**config.mk**
```make
export PLATFORM = sky130hd
export DESIGN_NAME = key_event_scanner
export DESIGN_NICKNAME = d
export VERILOG_FILES = /design/src/rtl/key_pkg.sv /design/src/rtl/key_evt_fifo.sv /design/src/rtl/key_event_scanner.sv
export SDC_FILE = /design/constraint.sdc
export NUM_CORES = 1
export LEC_CHECK = 0
export CAP_MARGIN = 10
export CELL_PAD_IN_SITES_DETAIL_PLACEMENT = 1
export CELL_PAD_IN_SITES_GLOBAL_PLACEMENT = 2
export CORE_MARGIN = 8
export CORE_UTILIZATION = 41
export DETAILED_ROUTE_END_ITERATION = 8
export PLACE_DENSITY_LB_ADDON = 0.12
export SLEW_MARGIN = 10
export SYNTH_ARGS = -nofsm -noshare
export SYNTH_HDL_FRONTEND = slang
export SYNTH_SLANG_ARGS = --single-unit
```
**constraint.sdc**
```tcl
create_clock -name clk_i -period 6.81 [get_ports clk_i]
set_input_delay 0.681 -clock clk_i [delete_from_list [all_inputs] [get_ports clk_i]]
set_output_delay 0.681 -clock clk_i [all_outputs]
set_load 0.01 [all_outputs]
```
**src/rtl/key_pkg.sv**
```systemverilog
// Shared types and defaults for the key event scanner.
package key_pkg;

  localparam int KEYS_DEF  = 61;
  localparam int KEY_IDX_W = $clog2(KEYS_DEF);

  typedef struct packed {
    logic [KEY_IDX_W-1:0] key;
    logic                 press;
  } key_evt_t;

  typedef enum logic {
    SCAN = 1'b0,
    HOLD = 1'b1
  } scan_state_e;

endpackage

```
**src/rtl/key_evt_fifo.sv**
```systemverilog
// Synchronous count-based event FIFO with registered head outputs (valid/data).
module key_evt_fifo #(
  parameter int DEPTH = 8,
  parameter int W     = 7
) (
  input  logic                     clk_i,
  input  logic                     rst_ni,
  input  logic                     push_i,
  input  logic [W-1:0]             data_i,
  input  logic                     ready_i,
  output logic                     valid_o,
  output logic [W-1:0]             data_o,
  output logic [$clog2(DEPTH):0]   count_o
);

  localparam int AW = $clog2(DEPTH);
  localparam int CW = AW + 1;

  logic [W-1:0]  mem [DEPTH];
  logic [AW-1:0] wr_q, rd_q, rd_n;
  logic [CW-1:0] cnt_q, cnt_n;
  logic [W-1:0]  head_n;
  logic          pop, push_ok;

  // Full is judged on the count at the start of the cycle, before any pop.
  assign push_ok = push_i & (cnt_q != CW'(DEPTH));
  assign pop     = valid_o & ready_i;

  always_comb begin
    rd_n  = rd_q + AW'(pop);
    cnt_n = cnt_q + CW'(push_ok) - CW'(pop);
    // A push landing on the new head slot bypasses the array.
    head_n = (push_ok && (rd_n == wr_q)) ? data_i : mem[rd_n];
  end

  always_ff @(posedge clk_i) begin
    if (push_ok) mem[wr_q] <= data_i;
  end

  always_ff @(posedge clk_i) begin
    if (!rst_ni) begin
      wr_q    <= '0;
      rd_q    <= '0;
      cnt_q   <= '0;
      valid_o <= 1'b0;
      data_o  <= '0;
    end else begin
      wr_q    <= wr_q + AW'(push_ok);
      rd_q    <= rd_n;
      cnt_q   <= cnt_n;
      valid_o <= (cnt_n != '0);
      data_o  <= head_n;
    end
  end

  assign count_o = cnt_q;

endmodule

```
**src/rtl/key_event_scanner.sv**
```systemverilog
// Round-robin key change scanner feeding an event FIFO.
// Define KEY_EVT_LEVEL_EN to expose the FIFO occupancy on evt_level_o.
module key_event_scanner
  import key_pkg::*;
#(
  parameter int KEYS       = KEYS_DEF,
  parameter int FIFO_DEPTH = 8
) (
  input  logic                    clk_i,
  input  logic                    rst_ni,
  input  logic                    scan_en_i,
  input  logic [KEYS-1:0]         keys_i,
  output logic                    evt_valid_o,
  input  logic                    evt_ready_i,
  output logic [$clog2(KEYS)-1:0] evt_key_o,
  output logic                    evt_press_o,
  output logic                    scan_wrap_o
`ifdef KEY_EVT_LEVEL_EN
  ,output logic [$clog2(FIFO_DEPTH):0] evt_level_o
`endif
);

  localparam int IW = $clog2(KEYS);
  localparam int CW = $clog2(FIFO_DEPTH) + 1;
  localparam logic [IW-1:0] LAST = IW'(KEYS - 1);

  scan_state_e   state_q, state_n;
  logic [IW-1:0] idx_q, idx_n;
  logic [KEYS-1:0] prev_q;
  logic          wrap_q;
  logic          cur, chg, adv, push, full;
  logic [CW-1:0] fifo_cnt;
  logic [IW:0]   fifo_head;

  assign full = (fifo_cnt == CW'(FIFO_DEPTH));

  always_comb begin
    state_n = state_q;
    adv     = 1'b0;
    push    = 1'b0;
    cur     = keys_i[idx_q];
    chg     = cur ^ prev_q[idx_q];
    unique case (state_q)
      SCAN: if (scan_en_i) begin
        if (!chg) adv = 1'b1;
        else if (!full) begin
          push = 1'b1;
          adv  = 1'b1;
        end else state_n = HOLD;
      end
      // Return without advancing so the key is sampled again.
      HOLD: if (scan_en_i && !full) state_n = SCAN;
      default: state_n = SCAN;
    endcase
    idx_n = adv ? ((idx_q == LAST) ? '0 : idx_q + 1'b1) : idx_q;
  end

  always_ff @(posedge clk_i) begin
    if (!rst_ni) begin
      state_q <= SCAN;
      idx_q   <= '0;
      prev_q  <= '0;
      wrap_q  <= 1'b0;
    end else begin
      state_q <= state_n;
      idx_q   <= idx_n;
      wrap_q  <= adv && (idx_q == LAST);
      if (push) prev_q[idx_q] <= cur;
    end
  end

  key_evt_fifo #(.DEPTH(FIFO_DEPTH), .W(IW + 1)) u_fifo (
    .clk_i   (clk_i),
    .rst_ni  (rst_ni),
    .push_i  (push),
    .data_i  ({idx_q, cur}),
    .ready_i (evt_ready_i),
    .valid_o (evt_valid_o),
    .data_o  (fifo_head),
    .count_o (fifo_cnt)
  );

  assign evt_key_o   = fifo_head[IW:1];
  assign evt_press_o = fifo_head[0];
  assign scan_wrap_o = wrap_q;
`ifdef KEY_EVT_LEVEL_EN
  assign evt_level_o = fifo_cnt;
`endif

endmodule

```
==> impl_metrics.json <==
{
  "ys_types": 59,
  "slowest_stage": "dfxtp_2",
  "nNetsFinal": 780,
  "rr_worst_depth": 14,
  "r2r_start": "idx_q[1]",
  "cts-resized-gates": 0,
  "crit_chain": "buf_4 > nor2b_2 > a22oi_1 > and3_1 > a211oi_1 > nand4_2 > xor2_2 > and3_4 > ha_1 > inv_1 > fa_1 > xor2_1 > nor2_1 > or4_1",
  "drv_cap": 0,
  "relSlewSlack_pct": 18.5,
  "final_antenna_net_count": 0,
  "finalCriticalPeriod_ns": 4.96,
  "stdcell_count": 941,
  "cts_buffer_depth": 2,
  "fp.coreArea_mm2": 0.0173,
  "ys_seq_area_share_pct": 47.4,
  "tightest_slew_ns": 1.21,
  "critPathKind": "flip-flop to flip-flop",
  "worst_hold_slack_ns": 0.463,
  "syn_to_final_growth_pct": 19.8,
  "wl_per_cell_um": 24.5,
  "syn_area_per_cell_um2": 11.1,
  "netlist.top_cell.by_area": "dfxtp_1",
  "dieWidth_um": 149,
  "grt_usage_pct": 21.4,
  "portBuffers": 73,
  "grt_pass1_wl_um": 36100,
  "status": "complete, no violations",
  "grt_overflow_total": 0,
  "max-vdd-ir-drop_uv": 189,
  "num_rows": 48,
  "placed_cells": 909,
  "synthFlopType": "dfxtp_1",
  "ys_ff_latch": 143,
  "rsz0062_at_grt": "no",
  "io_pins": 74,
  "worstHoldStart": "prev_q[10]",
  "setup_viol": 0,
  "postRouteWirelength_um": 23100,
  "r2r_slack_ns": 1.85,
  "vias_per_cell": 5.85,
  "start_util_pct": 41.8,
  "synth-edff-count": 56,
  "arrival_ns": 5.26,
  "drv_slew": 0,
  "die_area_mm2": 0.0221,
  "crit_required_ns": 7.11,
  "hold_violations": 0,
  "netlist_top_cells_area": "dfxtp_1, edfxtp_1, mux2i_1, mux4_2, nand2_1",
  "cpPeakStageDelay_ns": 0.80,
  "utilization_pct": 50.1,
  "async_reset_ff_share_pct": 0,
  "yosysTopAreaCellShare_pct": 24.1,
  "drt_pass1_iterations": 5,
  "drc_errors": 0,
  "gp_congestion": 0.855,
  "hp-class": "flip-flop to flip-flop",
  "grt_pass1_vias": 6019,
  "cts_tree": "yes",
  "placed_cell_area_mm2": 0.00802,
  "syn_area_mm2": 0.00723,
  "r2r_end": "u_fifo.valid_o",
  "holdBufCountCts": 0,
  "root_buffer": "clkbuf_16",
  "first_iter_violations": 307,
  "p_per_area_mw_per_mm2": 321,
  "design_area_mm2": 0.00866,
  "min_period_over_period_pct": 72.8,
  "p_leak_uw": 0.00338,
  "tns_ns": 0,
  "timing.fmax_mhz": 202,
  "synth_most_common_cell": "dfxtp_1",
  "antennaDiodeCount": 0,
  "cts_sinks": 143,
  "dp_hpwl_um": 15300,
  "clk_latency_ns": 0.43,
  "die_h_um": 149,
  "worst_setup_path_end_kind": "flip-flop",
  "fin_worst_skew_ns": 0.0110,
  "drive_gt1_share_pct": 15.1,
  "antenna_found_initial": 0,
  "min_to": "prev_q[10]",
  "cts_inserted_buffers": 17,
  "synth_warnings": 0,
  "clkTransAtPathRegs_ns": 0.07,
  "ys_top_cells_by_count": "dfxtp_1, nand2_1, mux2i_1",
  "start_kind": "flip-flop",
  "grt_max_degree": 86,
  "num_vias": 5505,
  "synth_nets": 731,
  "post_cts_buffers": 0,
  "whs_path_depth": 2,
  "cp_max_fo": 31,
  "cts-htree-levels": 4,
  "syn_inst": 654
}
[cells in the final DEF, fill, tap and decap left out, types with 3 or more instances in the layout]
cell	instances
nand4_1	23
mux2_2	18
edfxtp_1	56
nand2b_1	3
nor3b_1	6
nand4_2	3
clkdlybuf4s50_1	72
and2_1	11
mux4_2	18
a22oi_1	20
a221oi_1	16
nand3_1	43
xnor2_1	5
nor3b_2	3
bufinv_16	3
dfxtp_1	84
mux2i_1	75
nor2_1	16
and3b_1	7
o22ai_1	6
a211oi_1	4
and3_1	5
nor3_1	8
nand2_1	85
inv_1	9
ha_1	11
clkbuf_16	17
inv_8	5
dfxtp_2	3
inv_6	4
a21oi_1	6
nor2b_1	6
o221ai_1	4
buf_4	15
o21ai_0	7
[power by group]
group	internal [uW]	switching, uW	total [uW]
Combinational	313	422	735
Clock	597	422	1020
Sequential	964	58.6	1020
[state kept, by name, indices dropped and copies added (netlist names)]
name and cells:
prev_q 61, u_fifo.mem 56, u_fifo.data_o 7, idx_q 6, u_fifo.count_o 4, u_fifo.rd_q 3
u_fifo.wr_q 3, scan_wrap_o 1, state_q 1, u_fifo.valid_o 1
[logic make-up after synthesis]
group,count (synthesis),share of synthesized area [%]
buf+inv,69,5.38
xor+xnor,8,1.07
mux,112,19.0
flops,143,47.4
fa+ha+maj,12,2.18
compound gates,80,8.46
simple gates,230,16.5
[worst max-delay path: cells and delay by family (launching register included)]
kind	cells	cell delay [ns]
compound gates	2	0.42
simple gates	6	2.06
buf+inv	2	0.42
xor+xnor	2	0.54
flops	1	0.80
fa+ha+maj	2	0.55
[final cells by class]
type	count	area, um^2
flip-flops and latches	143	3430
well taps	225	282
clock buffers	17	425
inverters	11	41.3
fillers	1830	8630
repair buffers	88	838
multi-input cells	442	3430
clock inverters	15	214
[through the flow]
stage,setup WS [ns],power [uW]
2_1_floorplan,2.94,1550
3_3_place_gp,2.13,1750
3_5_place_dp,1.94,1780
4_1_cts,1.93,2800
5_1_grt,1.58,2890
6_report,1.85,2780
[routing by layer]
layer / track usage, % / part of all wire [%]
met1: 25.2 / 42
met2: 37.8 / 51
met3: 4.61 / 3.9
met4: 8.03 / 2.6
met5: 0 / 0
[worst max path at each step]
stage / from / to / depth (start not counted)
floorplan: keys_i[35] / u_fifo.valid_o / 15
detailed placement: idx_q[1] / u_fifo.valid_o / 14
finish: idx_q[1] / u_fifo.valid_o / 14
global placement: idx_q[1] / u_fifo.valid_o / 14
CTS: idx_q[1] / u_fifo.valid_o / 14
global route: idx_q[1] / u_fifo.valid_o / 14
Power figures use the tool's default switching activity.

• _ABOUT THIS EXERCISE_
Count up the lines of the listing where "synthesis" occurs, and answer with that number only.

• _WRITTEN ANSWER_
2